Salvador completa 477 anos, neste domingo (29), reafirmando sua posição como a primeira capital e o coração histórico do Brasil. Fundada oficialmente em 1549 por Tomé de Sousa, a cidade foi projetada para ser a sede do governo-geral e uma fortaleza da Coroa Portuguesa, estrategicamente erguida sobre uma escarpa que divide a Cidade Baixa, voltada ao comércio, da Cidade Alta.
A ocupação europeia na região, entretanto, antecede a chegada de Tomé de Sousa em quase 50 anos, refutando a ideia de que ele foi o responsável pelo descobrimento da área. O navegador Américo Vespúcio foi o primeiro europeu a aportar no local, em 1501, mas a presença efetiva começou em 1510, após o naufrágio que trouxe Diogo Álvares Correia, o Caramuru, ao território já habitado por indígenas.
Trajetória da fundação e marcos institucionais
Antes da centralização administrativa pela Coroa, a região da Barra foi o ponto inicial da ocupação colonial em 1534, através das capitanias hereditárias de D. João III. Francisco Pereira Coutinho recebeu as terras e fundou o Arraial do Pereira, nas proximidades da atual Ladeira da Barra. Com o fracasso desse sistema e a morte de Coutinho, Portugal decidiu estabelecer a cidade-fortaleza denominada “do São Salvador”.

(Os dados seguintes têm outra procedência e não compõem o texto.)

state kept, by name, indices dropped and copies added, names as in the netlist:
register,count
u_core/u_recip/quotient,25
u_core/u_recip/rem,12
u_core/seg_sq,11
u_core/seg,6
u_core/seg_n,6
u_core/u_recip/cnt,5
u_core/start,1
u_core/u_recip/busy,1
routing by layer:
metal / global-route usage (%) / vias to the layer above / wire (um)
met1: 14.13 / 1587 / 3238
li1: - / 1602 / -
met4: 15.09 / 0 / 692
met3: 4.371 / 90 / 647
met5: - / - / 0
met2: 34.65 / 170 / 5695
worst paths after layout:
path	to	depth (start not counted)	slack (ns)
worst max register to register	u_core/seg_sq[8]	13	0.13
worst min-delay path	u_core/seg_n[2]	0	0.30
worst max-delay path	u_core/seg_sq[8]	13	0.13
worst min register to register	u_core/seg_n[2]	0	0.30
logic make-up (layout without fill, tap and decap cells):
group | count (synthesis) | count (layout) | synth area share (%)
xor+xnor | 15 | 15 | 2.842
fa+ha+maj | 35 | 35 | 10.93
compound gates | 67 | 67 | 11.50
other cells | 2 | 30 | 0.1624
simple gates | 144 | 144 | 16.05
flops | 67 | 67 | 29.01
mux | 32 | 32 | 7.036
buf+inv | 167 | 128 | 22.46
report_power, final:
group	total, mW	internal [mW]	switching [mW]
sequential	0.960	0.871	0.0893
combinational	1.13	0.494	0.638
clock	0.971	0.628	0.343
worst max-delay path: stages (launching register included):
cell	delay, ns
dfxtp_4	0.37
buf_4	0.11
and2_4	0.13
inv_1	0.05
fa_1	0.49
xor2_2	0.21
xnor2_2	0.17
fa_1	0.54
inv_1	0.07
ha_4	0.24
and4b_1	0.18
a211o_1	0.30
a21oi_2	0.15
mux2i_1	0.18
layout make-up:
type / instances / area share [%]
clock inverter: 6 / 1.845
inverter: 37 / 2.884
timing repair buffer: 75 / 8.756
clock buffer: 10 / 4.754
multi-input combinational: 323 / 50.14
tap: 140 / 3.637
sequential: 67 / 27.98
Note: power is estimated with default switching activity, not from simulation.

O nome original da capital baiana era São Salvador da Baía de Todos os Santos, uma denominação que, com o tempo, foi reduzida para Salvador por necessidade de adaptação ao uso cotidiano. A nomenclatura mantém a referência religiosa direta a Jesus Cristo. Outro marco institucional ocorreu em 1808, com a fundação da Escola de Cirurgia da Bahia, a primeira unidade de ensino superior do país, por determinação de Dom João.
A religiosidade também definiu proteções oficiais para a cidade, como a escolha de São Francisco Xavier como seu padroeiro em 10 de maio de 1688. O título foi concedido após relatos de que o santo teria contido uma peste que atingia a população local na época.
Soteropolitano: significado do gentílico e identidade local
Quem nasce na capital baiana é chamado de soteropolitano, termo que deriva da palavra grega “soterópolis”. A expressão é a junção de “soter”, que significa Salvador, com “polis”, traduzida como cidade. O sufixo “ano” completa a formação para indicar a origem da pessoa, definindo literalmente “aquele que veio da cidade de Salvador”, diferenciando-os de habitantes de outras localidades com nomes semelhantes.
O termo “salvadorense” também existe na língua portuguesa, mas possui uma aplicação geográfica distinta dentro do território nacional. Essa denominação é utilizada especificamente para designar quem nasce no município de Salvador das Missões, localizado no estado do Rio Grande do Sul.
A identidade de Salvador vai além dos rótulos e se manifesta na preservação de seu patrimônio imaterial e na resistência de seus bairros. O Pelourinho, embora carregue a memória de castigos públicos contra negros escravizados, foi ressignificado como um centro de cultura e pulsação musical. Atualmente, o bairro é reconhecido como o maior conjunto arquitetônico barroco fora da Europa e atrai olhares de historiadores e visitantes.
Curiosidades históricas e pioneirismo urbano
Entre as curiosidades que marcam o pioneirismo da cidade, destaca-se o Elevador Lacerda, inaugurado em 8 de dezembro de 1873 como o primeiro elevador urbano do mundo. Na época, a estrutura possuía 63 metros de altura, sendo também a primeira do Brasil. A versão atual do equipamento, entregue em 1930, atingiu os 72 metros e permanece como o principal elo de ligação entre as praças Cairu e Municipal.
Na Cidade Baixa, o Mercado Modelo permanece como um símbolo de resiliência comercial após sobreviver a diversos incêndios ao longo de sua história. O prédio, que já funcionou como alfândega, abriga hoje o maior centro de artesanato da Bahia e mantém mistérios em suas galerias subterrâneas.
A gastronomia soteropolitana é outra herança que preserva a trajetória da cidade, unindo o azeite de dendê africano ao cotidiano urbano. O ofício das baianas de acarajé, reconhecido como Patrimônio Imaterial do Brasil, representa tanto uma tradição religiosa quanto uma ferramenta de sobrevivência econômica secular.